Friday, 11 December 2009 12:19 Greenpeace

How to Purchase Seeds

December 4th, 2009

Modern headlines in newspapers, magazines and websites often mention seeds.  From the doomsday seed vault to the “terminator gene” to genetically altered and patented plants, language about seeds and the world seed situation has captured our attention if not our imagination.  Fear abounds.  Calls for corrective action echo across the internet.  The seed market has reacted with banners claiming to point gardeners down the correct path toward salvation.  Rarely, however, do I read something that actually begins to explain what this all means to home gardeners and their need to find seed.  The following signposts are meant for guidance and are at best the place where discussions about correct action begin, not end.  None are ends in themselves.

TRADE FOR LOCAL SEEDS

The best way to find the seeds for your garden is to trade some seeds you have grown for the seeds you need.  I attended a pot luck dinner in Siberia held once a year by seed savers.  Price of admission was a dish for dinner and some seeds saved from your own garden.  Over the next 2 hours or so I saw the most efficient, most complete system I have ever seen for exchanging seeds and the important stories and information needed to go with them.  Gardeners with seeds for the earliest and best tasting tomatoes ranked right up next to the gentleman with rare watermelon seeds.  They could trade first for anything they wanted.  I heard mumblings of plans for next year when gardeners would return with more of the hard to find.  If you really want to be a successful gardener and seed saver, attend one of these events in your region.  If one is not available, start one.

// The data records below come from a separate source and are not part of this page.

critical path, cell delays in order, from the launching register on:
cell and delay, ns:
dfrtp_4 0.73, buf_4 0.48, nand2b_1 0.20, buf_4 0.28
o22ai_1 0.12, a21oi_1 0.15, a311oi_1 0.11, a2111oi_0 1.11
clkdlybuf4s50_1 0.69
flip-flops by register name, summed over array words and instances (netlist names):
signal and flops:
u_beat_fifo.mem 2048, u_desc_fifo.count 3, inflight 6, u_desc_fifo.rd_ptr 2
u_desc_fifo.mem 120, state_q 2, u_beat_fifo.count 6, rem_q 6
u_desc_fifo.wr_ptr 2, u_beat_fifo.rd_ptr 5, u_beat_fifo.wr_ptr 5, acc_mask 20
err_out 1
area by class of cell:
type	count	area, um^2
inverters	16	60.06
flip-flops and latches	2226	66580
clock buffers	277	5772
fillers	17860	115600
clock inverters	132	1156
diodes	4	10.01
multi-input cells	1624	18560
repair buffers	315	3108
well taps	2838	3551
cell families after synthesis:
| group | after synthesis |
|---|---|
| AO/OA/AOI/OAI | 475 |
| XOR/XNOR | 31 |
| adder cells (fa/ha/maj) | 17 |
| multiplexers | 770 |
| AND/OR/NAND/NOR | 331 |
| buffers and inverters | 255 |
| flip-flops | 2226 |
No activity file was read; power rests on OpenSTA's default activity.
[src/rtl/zjh_scan_pkg.sv]
`default_nettype none
// ============================================================================
// Module   : zjh_scan_pkg
// Purpose  : Shared constants and FSM state type for the digit scanner.
// Revision : 1.0 - initial release
// ============================================================================
package zjh_scan_pkg;

  localparam int NUM_DIGITS   = 4;
  localparam int DEF_TICK_DIV = 1000;
  localparam int DEF_SCAN_DIV = 50;

  typedef enum logic [0:0] {
    ST_STOPPED = 1'b0,
    ST_RUNNING = 1'b1
  } scan_state_t;

endpackage
`default_nettype wire

[src/rtl/zjh_bcd_digit.sv]
`default_nettype none
// ============================================================================
// Module   : zjh_bcd_digit
// Purpose  : One BCD decade (0..9) with a combinational carry out for chaining.
// Revision : 1.0 - initial release
// ============================================================================
module zjh_bcd_digit
  import zjh_scan_pkg::*;
(
  input  logic       Clock,
  input  logic       Aclr,
  input  logic       inc,
  input  logic       clr,
  output logic [3:0] val,
  output logic       carry
);

  logic [3:0] r_val;

  always_ff @(posedge Clock or negedge Aclr) begin
    if (!Aclr) begin
      r_val <= 4'd0;
    end else if (clr) begin
      r_val <= 4'd0;
    end else if (inc) begin
      r_val <= (r_val == 4'd9) ? 4'd0 : r_val + 4'd1;
    end
  end

  // Carry is asserted in the same cycle as the 9 -> 0 roll so the next
  // decade advances on the same edge.
  assign carry = inc & (r_val == 4'd9);
  assign val   = r_val;

endmodule
`default_nettype wire

[src/rtl/zjh_digit_scanner.sv]
`default_nettype none
// ============================================================================
// Module   : zjh_digit_scanner
// Purpose  : Run/stop 4-digit BCD counter with multiplexed digit scan output.
// Revision : 1.0 - initial release
// ============================================================================
module zjh_digit_scanner
  import zjh_scan_pkg::*;
#(
  parameter int TICK_DIV = DEF_TICK_DIV,
  parameter int SCAN_DIV = DEF_SCAN_DIV
) (
  input  logic       Clock,
  input  logic       Aclr,
  input  logic       key_run,
  input  logic       key_clr,
  output logic [1:0] sel,
  output logic [3:0] digit,
  output logic [3:0] dig_en_n,
  output logic       running,
  output logic       wrap
);

  localparam int TW = (TICK_DIV > 2) ? $clog2(TICK_DIV) : 1;
  localparam int SW = (SCAN_DIV > 2) ? $clog2(SCAN_DIV) : 1;
  localparam logic [TW-1:0] c_TICK_LAST = TW'(TICK_DIV - 1);
  localparam logic [SW-1:0] c_SCAN_LAST = SW'(SCAN_DIV - 1);

  logic [2:0]    r_run_sync;
  logic [1:0]    r_clr_sync;
  logic          w_run_rise;
  logic          w_clr;
  scan_state_t   r_state;
  scan_state_t   w_state_nxt;
  logic          w_start;
  logic          w_running;
  logic [TW-1:0] r_tick_cnt;
  logic          w_tick;
  logic [NUM_DIGITS:0] w_carry;
  logic [3:0]    w_val [NUM_DIGITS];
  logic          r_wrap;
  logic [SW-1:0] r_scan_cnt;
  logic          w_scan_step;
  logic [1:0]    r_sel;
  logic [1:0]    w_sel_nxt;
  logic [3:0]    r_dig_en_n;

  // Bit 2 of the run chain is the previous synchronised level for edge detect.
  always_ff @(posedge Clock or negedge Aclr) begin
    if (!Aclr) begin
      r_run_sync <= 3'b000;
      r_clr_sync <= 2'b00;
    end else begin
      r_run_sync <= {r_run_sync[1:0], key_run};
      r_clr_sync <= {r_clr_sync[0], key_clr};
    end
  end

  assign w_run_rise = r_run_sync[1] & ~r_run_sync[2];
  assign w_clr      = r_clr_sync[1];

  always_ff @(posedge Clock or negedge Aclr) begin
    if (!Aclr) begin
      r_state <= ST_STOPPED;
    end else begin
      r_state <= w_state_nxt;
    end
  end

  always_comb begin
    w_state_nxt = r_state;
    w_start     = 1'b0;
    if (w_clr) begin
      w_state_nxt = ST_STOPPED;
    end else if (w_run_rise) begin
      case (r_state)
        ST_STOPPED: begin
          w_state_nxt = ST_RUNNING;
          w_start     = 1'b1;
        end
        default: w_state_nxt = ST_STOPPED;
      endcase
    end
  end

  assign w_running = (r_state == ST_RUNNING);
  assign w_tick    = w_running & ~w_clr & (r_tick_cnt == c_TICK_LAST);

  always_ff @(posedge Clock or negedge Aclr) begin
    if (!Aclr) begin
      r_tick_cnt <= '0;
    end else if (w_clr || w_start) begin
      r_tick_cnt <= '0;
    end else if (w_running) begin
      r_tick_cnt <= w_tick ? '0 : r_tick_cnt + 1'b1;
    end
  end

  assign w_carry[0] = w_tick;

  for (genvar gi = 0; gi < NUM_DIGITS; gi++) begin : g_digit
    zjh_bcd_digit u_digit (
      .Clock (Clock),
      .Aclr  (Aclr),
      .inc   (w_carry[gi]),
      .clr   (w_clr),
      .val   (w_val[gi]),
      .carry (w_carry[gi+1])
    );
  end

  always_ff @(posedge Clock or negedge Aclr) begin
    if (!Aclr) begin
      r_wrap <= 1'b0;
    end else begin
      r_wrap <= w_carry[NUM_DIGITS];
    end
  end

  assign w_scan_step = (r_scan_cnt == c_SCAN_LAST);
  assign w_sel_nxt   = r_sel + 2'd1;

  // Scan keeps running in every state so a stopped display stays lit.
  always_ff @(posedge Clock or negedge Aclr) begin
    if (!Aclr) begin
      r_scan_cnt <= '0;
      r_sel      <= 2'd0;
      r_dig_en_n <= 4'b1110;
    end else begin
      r_scan_cnt <= w_scan_step ? '0 : r_scan_cnt + 1'b1;
      if (w_scan_step) begin
        r_sel      <= w_sel_nxt;
        r_dig_en_n <= ~(4'b0001 << w_sel_nxt);
      end
    end
  end

  assign sel      = r_sel;
  assign digit    = w_val[r_sel];
  assign dig_en_n = r_dig_en_n;
  assign running  = w_running;
  assign wrap     = r_wrap;

endmodule
`default_nettype wire

[config.mk]
export PLATFORM = sky130hd
export DESIGN_NAME = zjh_digit_scanner
export DESIGN_NICKNAME = d
export VERILOG_FILES = /design/src/rtl/zjh_scan_pkg.sv /design/src/rtl/zjh_bcd_digit.sv /design/src/rtl/zjh_digit_scanner.sv
export SDC_FILE = /design/constraint.sdc
export NUM_CORES = 1
export LEC_CHECK = 0
export CORE_ASPECT_RATIO = 2
export CORE_MARGIN = 2
export CORE_UTILIZATION = 55
export CTS_CLUSTER_DIAMETER = 120
export CTS_CLUSTER_SIZE = 30
export DETAILED_ROUTE_END_ITERATION = 16
export GPL_TIMING_DRIVEN = 1
export PLACE_DENSITY = 0.85
export SYNTH_ARGS = -nofsm -noshare
export SYNTH_HDL_FRONTEND = slang
export SYNTH_SLANG_ARGS = --single-unit
[constraint.sdc]
create_clock -name Clock -period 3.6 [get_ports Clock]
set_input_delay 0.9 -clock Clock [delete_from_list [all_inputs] [get_ports Clock]]
set_output_delay 0.9 -clock Clock [all_outputs]
set_load 0.03 [all_outputs]
* After elaboration in Yosys (flattened, before gate mapping)
Index checks and enable logic that the tools add are counted.
Operators by class: add/subtract/negate cells 7, $lt $le $gt $ge 1, eq/ne operators 6, shift operators 1, mux-type cells 24, bitwise logic cells 11, reduce and logical (&&, ||, !) cells 7
Operators with widths (count):
- two-way mux 4 bit | 14
- two-way mux 10 bit | 3
- adder 4 x 1 -> 4 bit, second input constant | 4
- equality test 4 bit, second input constant | 4
- nonzero test 2 bit | 6
- adder 10 x 1 -> 10 bit, second input constant | 1
- equality test 10 bit, second input constant | 1
- binary-select mux 4 bit (select 2 bit) | 1
- bitwise AND 1 bit | 7
- adder 6 x 1 -> 6 bit, second input constant | 1
- equality test 6 bit, second input constant | 1
- two-way mux 6 bit | 1
- two-way mux 1 bit | 5
- NOT 4 bit | 1
- << shifter 1 x 2 -> 4 bit, first input constant | 1
- greater-or-equal comparator 3 bit, second input constant | 1
- NOT 2 -> 3 bit | 1
- adder 2 x 1 -> 2 bit, second input constant | 1
- NOT 1 bit | 2
- logical OR 1 bit | 1
Word-level totals: register bits 45, input bits 4, output and inout port bits 12

* Depth between registers and ports, before layout
Gate-level depths: netlist of run 1.
word-level depth 8, depth in mapped cells 7

* Cells and area by module
A second synthesis of run 1 with hierarchy kept.
Second synthesis, totals: cells, all modules 232, area, all modules 2448.6 µm²
By module, submodules not included:
- zjh_digit_scanner | times used 1, cells an instance 128, area each 1482.7 µm², seq. area each 729.4 µm²
- zjh_bcd_digit | times used 4, cells an instance 26, area each 241.5 µm², seq. area each 100.1 µm²

* Least setup slack after synthesis of run 1
Ideal clock, no wire load.
path type reg-to-output, start point reg r_sel[0], in the netlist sel[0], end point out digit[0], arrival time 1.322 ns, required time 2.700 ns, setup slack 1.378 ns, cell stages (with the launch flop) 2, path buffers 0, cells stage by stage dfrtp_1 > mux4_2
Between the ends: longest elaborated chain between the ends 4
RTL lines:
- start: declaration | line zjh_digit_scanner.sv:44 | logic [1:0] r_sel;
- start signal: assignment | line zjh_digit_scanner.sv:132 | r_sel <= w_sel_nxt;
- NOT 2 -> 3 bit (implied by the code) | line zjh_digit_scanner.sv:139 | assign digit = w_val[r_sel];
- binary-select mux 4 bit (select 2 bit) | line zjh_digit_scanner.sv:139
- two-way mux 4 bit (implied by the code) (2 in a row) | line zjh_digit_scanner.sv:139
- end: declaration | line zjh_digit_scanner.sv:18 | output logic [3:0] digit,
Every way passes these cells. The select of a mux whose other input is x is not followed.

* Worst setup path in the final report of run 1
start point reg r_sel[0], in the netlist sel[0], end point out digit[3]
The elaborated chain is that of the path after synthesis.

==> impl_metrics.yaml, run 1 <==
timing:
  finalHoldViolCount: 0
  relSlewSlack_pct: 35.0
  fmax_mhz: 337
  skew_ns: 0.00293
  period_minus_slack_ns: 2.97
  maxSlewViolCount: 0
  worst_slack_ns: 0.633
  finalSetupViolCount: 0
  hold_ws_ns: 0.352
  setup_tns_ns: 0
  rsz0062_at_grt: "false"
  finalCritPeriodShare_pct: 82.4
  worstMarginPinSlew_ns: 0.975
yosys:
  synth-edff-count: 0
  yosysTopAreaCell: "dfrtp_1"
  ys_types: 47
  avgSynthCellArea_um2: 10.6
  synth_area_leaders: "dfrtp_1, ha_1, mux4_2"
  ys_seq_area_share_pct: 46.8
  synthTopCellsByCount: "dfrtp_1, o21ai_0, a21oi_1, nor2_1"
  synth_nets: 246
  yosysMostFrequentCell: "dfrtp_1"
  ys_ff_latch: 45
  syn_area_um2: 2410
  synth_ff_type: "dfrtp_1"
  synth.top_cell.area_share_pct: 43.5
  yosysWarnings: 0
  synthArstFlopShare_pct: 100
  syn-instance-count: 227
critical_path:
  cp_data_required_time_ns: 2.70
  ff2ff_setup_slack_ns: 1.34
  critPathCaptureType: "primary output"
  crit_type: "register to primary output"
  crit_arrival_ns: 2.07
  cp-start-kind: "register"
  cp_max_fo: 8
floorplanning:
  core-area_um2: 4300
  start_util_pct: 56.2
  die_w_um: 50.9
  dieHeight_um: 97.7
  num_rows: 34
  die_area_um2: 4970
  io_pins: 16
routing:
  wl_um: 4900
  drt_iter0_markers: 56
  vias_per_cell: 6.22
  vias: 1834
  drc_errors: 0
  drt-pass1-iter-count: 4
  post_drt_wl_per_cell_um: 16.6
  postRouteAntennaNets: 0
clock_tree:
  numCtsBuffers: 5
  path_clk_slew_ns: 0.08
  cts-resized-gates: 0
  clk_latency_ns: 0.30
  cts_max_path_buffers: 2
  post-cts-setup-buffers: 0
  clockRootBuffer: "clkbuf_8"
  ctsHoldBuffers: 0
  clock-sinks: 45
  cts_tree: "yes"
  htreeDepth: 2
grt:
  grt_usage_pct: 23.2
  grt_max_degree: 46
  globalRoute.totalOverflow: 0
  antenna_found_initial: 0
  grt_pass1_wl_um: 8780
  grt_pass1_vias: 1973
place:
  post-dp-hpwl_um: 3610
  portBuffers: 15
  placed_cells: 287
  gp_congestion: 0.816
  dp_slack_ns: 0.983
  dpl_cell_area_um2: 2570
min_path:
  hold_class: "register to register"
final_layout:
  drive_gt1_share_pct: 10.4
  layout.nets: 259
  syn_to_final_growth_pct: 11.3
  n_antenna_cell: 0
  postLayoutCellArea_um2: 2690
  final_cell_count_no_fill: 295
pwr:
  power.leakage_nw: 1.13
  power_density_nw_per_um2: 352
  peakVddDrop_v: 0.000294
run:
  drv_cap: 0
outcome:
  status: "finished, final reports clean"
## power by group
group | internal, W | switching [W]
sequential | 0.000510 | 0.00000723
combinational | 0.0000114 | 0.0000221
clock | 0.000226 | 0.000169
## cell families after synthesis
kind of cell	share of synthesized area, %
and+or+nand+nor	21.4
AOI/OAI and AO/OA	13.1
DFF	46.8
buffers and inverters	4.14
adders and majority gates	7.77
xor gates and xnor gates	2.18
muxes	4.61
## stage by stage
stage               power (W)  util (%)
floorplan            0.000544         -
global placement     0.000561      59.8
finish               0.000946      62.6
CTS                  0.000956      62.6
detailed placement   0.000562      59.8
global route         0.000981      62.6
## worst max-delay path: stages, from the launching register on
cell	delay [ns]
dfrtp_1	0.57
mux4_2	0.59
clkdlybuf4s50_1	0.61
## flip-flops by register name, indices dropped and copies added (netlist names)
register / count
g_digit.u_digit.val: 16
r_tick_cnt: 10
r_scan_cnt: 6
dig_en_n: 4
r_run_sync: 3
r_clr_sync: 2
sel: 2
running: 1
wrap: 1
## metal layers
layer	track usage (%)	part of all wire [%]	wire length (um)	vias up
li1	-	-	-	852
met2	43.5	56	2770	56
met1	23.1	36	1750	906
met4	13.1	4.6	227	0
met5	0	0	0	-
met3	3.08	3.2	158	20
## area by class of cell
type / count / area (um2)
clock inverter: 2 / 37.5
multi-input combinational: 162 / 1180
timing repair buffer: 15 / 145
inverter: 11 / 41.3
fill: 350 / 1610
sequential: 45 / 1130
tap: 54 / 67.6
clock buffer: 6 / 82.6
## cell usage in the layout, fill, tap and decap left out, types with 3 or more instances in the layout
master	instances
dfrtp_1	42
o21ai_0	17
nor2_1	16
a21oi_1	16
nand2_1	15
ha_1	15
clkdlybuf4s50_1	14
inv_1	11
nand3_1	8
nand4_1	7
or3_1	7
clkbuf_8	6
xnor2_1	5
and3b_1	5
mux4_2	4
nor2b_1	4
or4_1	4
o31ai_1	3
dfstp_2	3
## worst paths after layout
| path | cells past startpoint | endpoint | from |
|---|---|---|---|
| setup reg to reg | 4 | g_digit[3].u_digit.val[3]$_DFFE_PN0P_ | r_clr_sync[1]$_DFF_PN0_ |
| setup / recovery | 2 | digit[3] | sel[0]$_DFFE_PN0N_ |
| hold reg to reg | 0 | r_clr_sync[1]$_DFF_PN0_ | r_clr_sync[0]$_DFF_PN0_ |
| hold / removal | 0 | r_clr_sync[1]$_DFF_PN0_ | r_clr_sync[0]$_DFF_PN0_ |
| min in group asynchronous | 1 | r_tick_cnt[7]$_DFFE_PN0P_ | Aclr |
| max in group asynchronous | 1 | g_digit[0].u_digit.val[0]$_DFFE_PN0P_ | Aclr |
Note: power is estimated with default switching activity, not from simulation.
==> run 2, diff against run 1 <==
- CORE_UTILIZATION: 55 -> 53
- PLACE_DENSITY: 0.85 -> 0.86
- clock period: 3.6 -> 2.47 ns (I/O delays scaled with it)
==> run 2 against run 1 <==
  * First-iteration DRC count is 29% lower
  * Hold slack worse by 0.011 ns
  * Clock skew is 0.0092 ns higher
  * Critical path type unchanged
==> impl_metrics.yaml, run 2 (same netlist as run 1, synthesis figures left out) <==
outcome:
  status: "finished, final reports clean"
final_layout:
  final_core_util_pct: 61.5
  final_cell_mix: "dfrtp_1, o21ai_0, nor2_1, a21oi_1"
  drive_gt1_share_pct: 11.8
  regArea_um2: 1130
  largest_reg_flops: 16
  layout.nets: 264
  n_antenna_cell: 0
  nFillCells: 378
  layout_commonest_cell: "dfrtp_1"
  syn_to_final_growth_pct: 11.6
  multi_input_area_um2: 1180
critical_path:
  critical_path.top_delay_family: "multiplexers"
  worstRegToRegCells: 5
  cp_slowest_cell: "mux4_2"
  cp_data_required_time_ns: 1.85
  r2r-start: "r_tick_cnt[0]$_DFFE_PN0P_"
  path_buf_inv: 1
  max_stage_delay_ns: 0.55
  crit_arrival_ns: 1.71
  crit_cells: 2
  critPathCaptureType: "primary output"
  cp-start-kind: "register"
  crit_start: "sel[0]$_DFFE_PN0N_"
  path_cells: "mux4_2, dlygate4sd2_1"
  timing.rr.end: "g_digit[3].u_digit.val[3]$_DFFE_PN0P_"
  ff2ff_setup_slack_ns: 0.35
  cp_max_fo: 5
  crit_type: "register to primary output"
  cp-endpoint: "digit[3]"
timing:
  setup_tns_ns: 0
  maxSlewViolCount: 0
  relSlewSlack_pct: 59.2
  worst_slack_ns: 0.142
  period_minus_slack_ns: 2.33
  rsz0062_at_grt: "false"
  hold_ws_ns: 0.341
  fmax_mhz: 430
  finalHoldViolCount: 0
  finalSetupViolCount: 0
  skew_ns: 0.0121
  finalCritPeriodShare_pct: 94.3
  worstMarginPinSlew_ns: 0.608
floorplanning:
  dieHeight_um: 99.5
  start_util_pct: 55.1
  die_w_um: 51.7
  core-area_um2: 4380
  num_rows: 34
  die_area_um2: 5150
  io_pins: 16
clock_tree:
  cts_tree: "yes"
  cts_max_path_buffers: 2
  clk_latency_ns: 0.31
  post-cts-setup-buffers: 0
  path_clk_slew_ns: 0.09
  htreeDepth: 2
  clockRootBuffer: "clkbuf_8"
  clock-sinks: 45
  numCtsBuffers: 5
pwr:
  power.leakage_nw: 1.17
  combPwrFrac_pct: 4.4
  power_density_nw_per_um2: 476
  p_switching_w: 0.000292
  peakVddDrop_v: 0.000538
  power_frac_seq_pct: 58.5
  power_w: 0.00128
  power_switching_share_pct: 22.8
  intPower_w: 0.000990
  power_frac_clock_pct: 37.1
grt:
  globalRoute.totalOverflow: 0
  grt_pass1_wl_um: 8270
  grt_max_degree: 46
  grt_pass1_vias: 1841
  grt_usage_pct: 21.6
  antenna_found_initial: 0
routing:
  vias: 1785
  vias_per_cell: 5.95
  post_drt_wl_per_cell_um: 16.2
  wl_um: 4860
  postRouteAntennaNets: 0
  drc_errors: 0
  drt_iter0_markers: 40
  drt-pass1-iter-count: 2
place:
  dp_slack_ns: 0.234
  gp_congestion: 0.811
  portBuffers: 15
  post-dp-hpwl_um: 3670
run:
  drv_cap: 0
min_path:
  hold_class: "register to register"
run 2: changes by cell type in the layout (fill, tap and decap cells not counted), sizes merged:
cell	before	now
buf	1	6
bufinv	1	0
clkbuf	6	7
clkdlybuf4s50	14	10
dlygate4sd2	0	4
run 2: power by group through the flow:
stage	Clock (W)	Sequential [W]	Combinational [W]
6_report	0.000476	0.000749	0.0000564
2_1_floorplan	0	0.000765	0.0000270
4_1_cts	0.000481	0.000749	0.0000579
5_1_grt	0.000510	0.000751	0.0000638
3_5_place_dp	0	0.000764	0.0000578
3_3_place_gp	0	0.000763	0.0000556
run 2: through the flow:
stage	cell area [um2]	std cells
floorplan	2410	227
global placement	2610	292
detailed placement	2610	292
CTS	2700	300
global route	2700	300
finish	2700	300
run 2: how the worst min path moves through the flow:
stage / from / to / cells past startpoint
floorplan: Aclr / dig_en_n[0]$_DFFE_PN0N_ / 0
CTS: r_clr_sync[0]$_DFF_PN0_ / r_clr_sync[1]$_DFF_PN0_ / 0
global route: r_clr_sync[0]$_DFF_PN0_ / r_clr_sync[1]$_DFF_PN0_ / 0
detailed placement: r_clr_sync[0]$_DFF_PN0_ / r_clr_sync[1]$_DFF_PN0_ / 0
finish: r_clr_sync[0]$_DFF_PN0_ / r_clr_sync[1]$_DFF_PN0_ / 0
global placement: r_run_sync[0]$_DFF_PN0_ / r_run_sync[1]$_DFF_PN0_ / 0
run 2: per-layer routing:
| metal | global-route usage (%) | vias to the layer above | wire, um |
|---|---|---|---|
| met4 | 11.5 | 0 | 161 |
| met5 | 0 | - | 0 |
| met1 | 19.9 | 889 | 1710 |
| li1 | - | 865 | - |
| met2 | 41.7 | 21 | 2890 |
| met3 | 3.90 | 10 | 102 |
run 2: repair_timing:
item | CTS | global route
endpoints found under the hold margin | 0 | 0
resized for setup | 4 | 0
hold buffers | 0 | 0
setup endpoints to repair | 4 | 0
run 2: cell type report:
| class | instances | area share (%) |
|---|---|---|
| clock inverters | 1 | 0.279 |
| inverters | 11 | 1.53 |
| flip-flops and latches | 45 | 41.9 |
| repair buffers | 20 | 6.59 |
| clock buffers | 7 | 3.20 |
| well taps | 54 | 2.51 |
| multi-input cells | 162 | 44.0 |
==> run 3, diff against run 2 <==
- GPL_TIMING_DRIVEN: 1 -> unset
==> results of run 3 <==
Same layout as run 2: the final DEF is identical, and so are final timing and power.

BUY FROM SMALL REGIONAL SEED COMPANIES

If you cannot save or trade for all your seeds yet, buy from small seed companies.  The seed industry has become so centralized, only a handful of chemical and pharmaceutical companies now own the majority of the world’s seeds.  In the late 1970’s, a number of small regional seed companies started to reappear.  All were dedicated at some level to regional self-reliance.  All helped maintain our precious genetic diversity.  All sell some treasures that could probably grow in all of our gardens.  Support these people.  They do good work.

OPEN-POLLINATED

Open-pollinated seeds offer gardeners a predictable path to save their own seeds.  Gardeners can actually improve a variety from year to year  by selecting seeds from open-pollinated plants that do best in their own conditions. You can find free seed saving instructions online on the website of this 20 year-old non-profit: http://seedsave.org/issi/issi_904.html

HEIRLOOM

Heirlooms are treasures.  Heirloom seeds are open-pollinated varieties with a history, a story.  Not all open-pollinated varieties are treasures for everyone, everywhere.  Get as much information as you can.

ORGANIC

Buy organic seeds if you can.  We want, we need an agriculture that uses no biocides (pesticides and herbicides).  However, the vast majority of the world’s seeds are not yet certified organic.  We also need diversity.  The sustainable strength of our agricultural ecosystem will depend on its diversity.  We need to find, grow and test as many different varieties as we can before they disappear.  If we collectively stop buying seeds now because they are not organic, we risk losing the diversity we so desperately need.  If the seeds you really want are not organic, buy them anyway.  Grow them yourself organically and save the organic seeds.

UNTREATED

Buy untreated seeds.  Treated seeds are seeds coated with chemical fungicides or inoculants.   Fungicides are meant to increase germination in cold and wet soil.  Treated seeds, by law, must be dyed.  Chemically treated seeds are not allowed for use on certified, organic gardens and farms.

NATIVE

Collect your own native seeds if you can.  Local native plant societies are a great place to learn where and what to find and what to leave alone.  Buy natives to experiment with in your own landscape.  Start small.  Expect the project to take longer than you think.  Learn to manage the natural plant succession.  When looking to buy natives remember the following:  The definition of what is native is imprecise.  Natives may take 3-4 years to bloom.  The native seeds and plants you want may not be for sale.  Many non-native plants like lilacs are adapted and easy on your environment.  Avoid non-native pioneer species.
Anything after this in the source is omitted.